Had to tell her what he had flown to Spain to tell her—what he would cross the world to tell her.
If she would let him...
She gained the gangplank and ran up it, head still bowed.
Someone stepped into his path. Not her mother, but her stepfather.
‘Stay away from her, Mr Kallinikos. You’ve done quite enough damage. Leave our family alone.’
He spoke calmly, but with the authority of his years, of his place as Kassia’s guardian right now. Keeping her safe from men who made use of her...
Damos looked past him. A taxi was pulling up on the quayside. Kassia and her mother were walking down the gangplank. Kassia’s mother had her arm protectively around her daughter, despite the disparity in their heights. Kassia’s head was turned away from him. A steward was following them with their suitcases.

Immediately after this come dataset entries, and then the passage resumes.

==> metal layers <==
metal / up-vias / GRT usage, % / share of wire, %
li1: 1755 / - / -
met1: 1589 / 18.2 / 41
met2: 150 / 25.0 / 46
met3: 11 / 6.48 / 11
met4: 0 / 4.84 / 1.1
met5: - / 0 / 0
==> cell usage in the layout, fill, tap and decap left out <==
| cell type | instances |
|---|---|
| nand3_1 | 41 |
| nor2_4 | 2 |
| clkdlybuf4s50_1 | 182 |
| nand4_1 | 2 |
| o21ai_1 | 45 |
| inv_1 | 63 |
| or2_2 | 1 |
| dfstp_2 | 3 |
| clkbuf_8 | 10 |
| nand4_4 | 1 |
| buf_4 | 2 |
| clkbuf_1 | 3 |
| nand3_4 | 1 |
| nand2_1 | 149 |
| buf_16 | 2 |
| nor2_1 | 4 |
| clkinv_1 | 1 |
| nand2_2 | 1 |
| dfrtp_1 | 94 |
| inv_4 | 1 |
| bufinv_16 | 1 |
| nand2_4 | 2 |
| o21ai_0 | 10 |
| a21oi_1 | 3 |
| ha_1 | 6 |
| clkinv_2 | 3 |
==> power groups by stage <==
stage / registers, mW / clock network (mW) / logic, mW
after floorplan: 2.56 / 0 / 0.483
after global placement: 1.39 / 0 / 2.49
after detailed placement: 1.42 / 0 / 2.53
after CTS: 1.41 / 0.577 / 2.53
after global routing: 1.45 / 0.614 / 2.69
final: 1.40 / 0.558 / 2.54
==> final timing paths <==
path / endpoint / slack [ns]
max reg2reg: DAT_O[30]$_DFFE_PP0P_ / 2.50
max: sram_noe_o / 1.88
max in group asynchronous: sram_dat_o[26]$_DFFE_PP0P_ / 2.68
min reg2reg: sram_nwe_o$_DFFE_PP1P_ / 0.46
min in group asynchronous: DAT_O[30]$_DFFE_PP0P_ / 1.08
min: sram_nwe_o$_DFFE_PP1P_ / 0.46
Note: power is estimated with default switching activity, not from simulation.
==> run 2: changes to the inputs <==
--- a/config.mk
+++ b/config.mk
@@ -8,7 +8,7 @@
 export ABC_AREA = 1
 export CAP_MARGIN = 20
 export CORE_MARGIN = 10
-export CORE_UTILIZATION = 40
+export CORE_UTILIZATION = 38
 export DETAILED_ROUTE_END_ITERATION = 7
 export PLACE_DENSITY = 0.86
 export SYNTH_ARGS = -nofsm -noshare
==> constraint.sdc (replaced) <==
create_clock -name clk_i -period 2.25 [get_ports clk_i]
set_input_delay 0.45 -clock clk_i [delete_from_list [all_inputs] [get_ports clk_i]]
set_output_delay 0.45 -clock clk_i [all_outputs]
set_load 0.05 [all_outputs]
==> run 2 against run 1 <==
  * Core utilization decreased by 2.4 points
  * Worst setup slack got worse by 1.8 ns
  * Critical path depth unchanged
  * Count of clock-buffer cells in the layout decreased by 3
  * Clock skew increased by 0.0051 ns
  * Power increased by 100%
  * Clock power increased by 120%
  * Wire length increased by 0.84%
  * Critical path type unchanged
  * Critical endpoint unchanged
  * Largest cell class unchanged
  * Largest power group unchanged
### config.mk
export PLATFORM = sky130hd
export DESIGN_NAME = csa_operand_collector
export DESIGN_NICKNAME = d
export VERILOG_FILES = /design/src/rtl/csa_operand_collector.sv
export SDC_FILE = /design/constraint.sdc
export NUM_CORES = 1
export LEC_CHECK = 0
export ABC_CLOCK_PERIOD_IN_PS = 4000
export BUFFER_PORTS_ARGS = -buffer_cell sky130_fd_sc_hd__buf_4
export CAP_MARGIN = 20
export CORE_AREA = 2 2 106 108
export DETAILED_ROUTE_END_ITERATION = 7
export DIE_AREA = 0 0 108 110
export SYNTH_ARGS = -nofsm -noshare
export SYNTH_HDL_FRONTEND = slang
export SYNTH_SLANG_ARGS = --single-unit
### constraint.sdc
create_clock -name clk -period 4 [get_ports clk]
set_input_delay 0.8 -clock clk [delete_from_list [all_inputs] [get_ports clk]]
set_output_delay 0.8 -clock clk [all_outputs]
set_load 0.005 [all_outputs]
### src/rtl/csa_operand_collector.sv
// Collects up to N_OPS operands into a zero-padded frame for the combinational
// adder tree, registers the returned sum and emits it on a valid/ready stream.
module csa_operand_collector #(
   parameter int W     = 8,
   parameter int N_OPS = 6,
   parameter int SW    = 11,
   parameter int CW    = 3
) (
   input  logic               clk,
   input  logic               rst_n,
   input  logic               in_valid,
   output logic               in_ready,
   input  logic [W-1:0]       in_data,
   input  logic               in_last,
   output logic [N_OPS*W-1:0] ops_o,
   input  logic [SW-1:0]      sum_i,
   output logic               out_valid,
   input  logic               out_ready,
   output logic [SW-1:0]      out_sum,
   output logic [CW-1:0]      out_count,
   output logic               busy
);

   localparam logic [1:0] ST_COLLECT = 2'd0;
   localparam logic [1:0] ST_EVAL    = 2'd1;
   localparam logic [1:0] ST_OUTPUT  = 2'd2;

   localparam int IW = (N_OPS > 1) ? $clog2(N_OPS) : 1;

   logic [1:0]         state_q, state_d;
   logic [IW-1:0]      idx_q, idx_d;
   logic [N_OPS*W-1:0] ops_q, ops_d;
   logic [SW-1:0]      sum_q, sum_d;
   logic [CW-1:0]      count_q, count_d;
   logic               accept;

   assign accept = in_valid && in_ready;

   always_comb begin
      // NOTE: every next-state signal takes its hold value first so no path leaves it unassigned (no latches).
      state_d = state_q;
      idx_d   = idx_q;
      ops_d   = ops_q;
      sum_d   = sum_q;
      count_d = count_q;
      case (state_q)
         ST_COLLECT: begin
            if (accept) begin
               ops_d[idx_q*W +: W] = in_data;
               if (idx_q == IW'(N_OPS - 1) || in_last) begin
                  count_d = CW'(idx_q) + CW'(1);
                  idx_d   = '0;
                  state_d = ST_EVAL;
               end else begin
                  idx_d = idx_q + IW'(1);
               end
            end
         end
         ST_EVAL: begin
            sum_d   = sum_i;
            state_d = ST_OUTPUT;
         end
         ST_OUTPUT: begin
            // Clearing the slots here is what zero-pads the next short frame.
            if (out_ready) begin
               ops_d   = '0;
               state_d = ST_COLLECT;
            end
         end
         default: state_d = ST_COLLECT;
      endcase
   end

   // NOTE: the operand slots are reset along with the control state, so a frame aborted by reset leaves nothing behind.
   always_ff @(posedge clk or negedge rst_n) begin
      if (!rst_n) begin
         state_q <= ST_COLLECT;
         idx_q   <= '0;
         ops_q   <= '0;
         sum_q   <= '0;
         count_q <= '0;
      end else begin
         // NOTE: non-blocking assignments so every register samples the pre-edge values.
         state_q <= state_d;
         idx_q   <= idx_d;
         ops_q   <= ops_d;
         sum_q   <= sum_d;
         count_q <= count_d;
      end
   end

   assign in_ready  = (state_q == ST_COLLECT);
   assign out_valid = (state_q == ST_OUTPUT);
   assign busy      = !((state_q == ST_COLLECT) && (idx_q == '0));
   assign ops_o     = ops_q;
   assign out_sum   = sum_q;
   assign out_count = count_q;

endmodule
# --- Yosys cells after proc, flatten, opt, wreduce, memory -nomap -nowiden ---
# Index checks and enable logic that the tools add are counted.
word_totals:
  reg_bits: 67
  input_bits: 24
  out_inout_bits: 65
classes:
  n_addsub: 2
  eq_ne: 6
  n_shift: 2
  muxes: 9
  reduce_logical: 11
ops:
  columns: ["op", "count"]
  rows:
  - ["$mux W48", 2]
  - ["$pmux W48 S2", 1]
  - ["$bwmux W48", 1]
  - ["$shift A8 B34 Y48 const A", 1]
  - ["$shiftx A8 B34 Y48", 1]
  - ["$neg A6 Y34", 1]
  - ["$reduce_and A3 Y1", 3]
  - ["$mux W2", 3]
  - ["$ne A2 B1 Y1 const B", 3]
  - ["$pmux W2 S3", 1]
  - ["$add A3 B1 Y3 const B", 1]
  - ["$eq A3 B3 Y1 const B", 1]
  - ["$logic_not A3 Y1", 1]
  - ["$mux W3", 1]
  - ["$eq A2 B1 Y1 const B", 1]
  - ["$eq A2 B2 Y1 const B", 1]
  - ["$logic_and A1 B1 Y1", 2]
  - ["$logic_not A2 Y1", 1]
  - ["$reduce_and A2 Y1", 1]
  - ["$reduce_bool A2 Y1", 1]
  - ["$logic_not A1 Y1", 1]
  - ["$logic_or A1 B1 Y1", 1]

# --- Logic depth before layout (Yosys ltp) ---
logic_depth:
  depth_word: 5
  ltp_mapped: 8

# --- Worst setup path before layout ---
# OpenSTA, ideal clock, no wires.
synth_timing:
  kind: "flip-flop to flip-flop"
  from: "register idx_q[0]"
  to: "register ops_q[0], in the netlist ops_o[0]"
  setup_ns: 0.130
  t_arrival_ns: 1.976
  slack_ns: 1.894
  stages_incl_launch_ff: 9
  cell_sequence: "dfrtp_1 buf_6 inv_1 ha_1 ha_1 or4b_1 clkbuf_1 o211ai_1 nand3_1"
synth_via:
  elab_chain_cells: 5
  word_cells_on_any_way: 6
synth_lines:
  columns: ["element", "line", "text"]
  rows:
  - ["start, declared", "31", "logic [IW-1:0] idx_q, idx_d;"]
  - ["start signal, assigned", "85", "idx_q <= idx_d;"]
  - ["$neg A6 Y34 *", "49", "ops_d[idx_q*W +: W] = in_data;"]
  - ["$shiftx A8 B34 Y48 or $shift A8 B34 Y48 (tied branches)", "49", null]
  - ["$bwmux W48 *", "49", null]
  - ["$mux W48 *", "48", "if (accept) begin"]
  - ["$pmux W48 S2 *", "46", "case (state_q)"]
  - ["end signal, assigned", "86", "ops_q <= ops_d;"]
  - ["end, declared", "32", "logic [N_OPS*W-1:0] ops_q, ops_d;"]
# Every way passes the cells marked *; elsewhere a longest branch is shown, timed or not. The select of a mux whose other input is x is not followed.
# A chain may end at the register's enable or synchronous reset.

# --- Final worst setup path ---
layout_timing:
  from: "register idx_q[0]"
  to: "register ops_q[23], in the netlist ops_o[23]"
# The elaborated chain is that of the path after synthesis.
===== config.mk =====
export PLATFORM = sky130hd
export DESIGN_NAME = clock_divider_multi
export DESIGN_NICKNAME = d
export VERILOG_FILES = /design/src/rtl/clock_divider_multi.sv
export SDC_FILE = /design/constraint.sdc
export NUM_CORES = 1
export LEC_CHECK = 0
export CELL_PAD_IN_SITES_DETAIL_PLACEMENT = 0
export CELL_PAD_IN_SITES_GLOBAL_PLACEMENT = 1
export CORE_MARGIN = 1.5
export CORE_UTILIZATION = 47
export CTS_CLUSTER_SIZE = 25
export DETAILED_ROUTE_END_ITERATION = 8
export GPL_TIMING_DRIVEN = 1
export PLACE_DENSITY = 0.87
export SLEW_MARGIN = 15
export SYNTH_ARGS = -nofsm -noshare
export SYNTH_HDL_FRONTEND = slang
export SYNTH_SLANG_ARGS = --single-unit

===== constraint.sdc =====
create_clock -name clock -period 10.94 [get_ports clock]
set_clock_uncertainty 0.1 [all_clocks]
set_input_delay 2.735 -clock clock [delete_from_list [all_inputs] [get_ports clock]]
set_output_delay 2.735 -clock clock [all_outputs]
set_load 0.02 [all_outputs]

Kassia’s stepfather had gone to open the door of the taxi, ushering in his wife and stepdaughter. The steward put the suitcases in the boot, and Kassia’s stepfather got into the front passenger seat.
The taxi moved off. Damos watched it go.
Then the taxi turned out of the marina into the traffic. Lost to sight.
Like Kassia—lost.
Damos went on staring. Though his eyes were blind.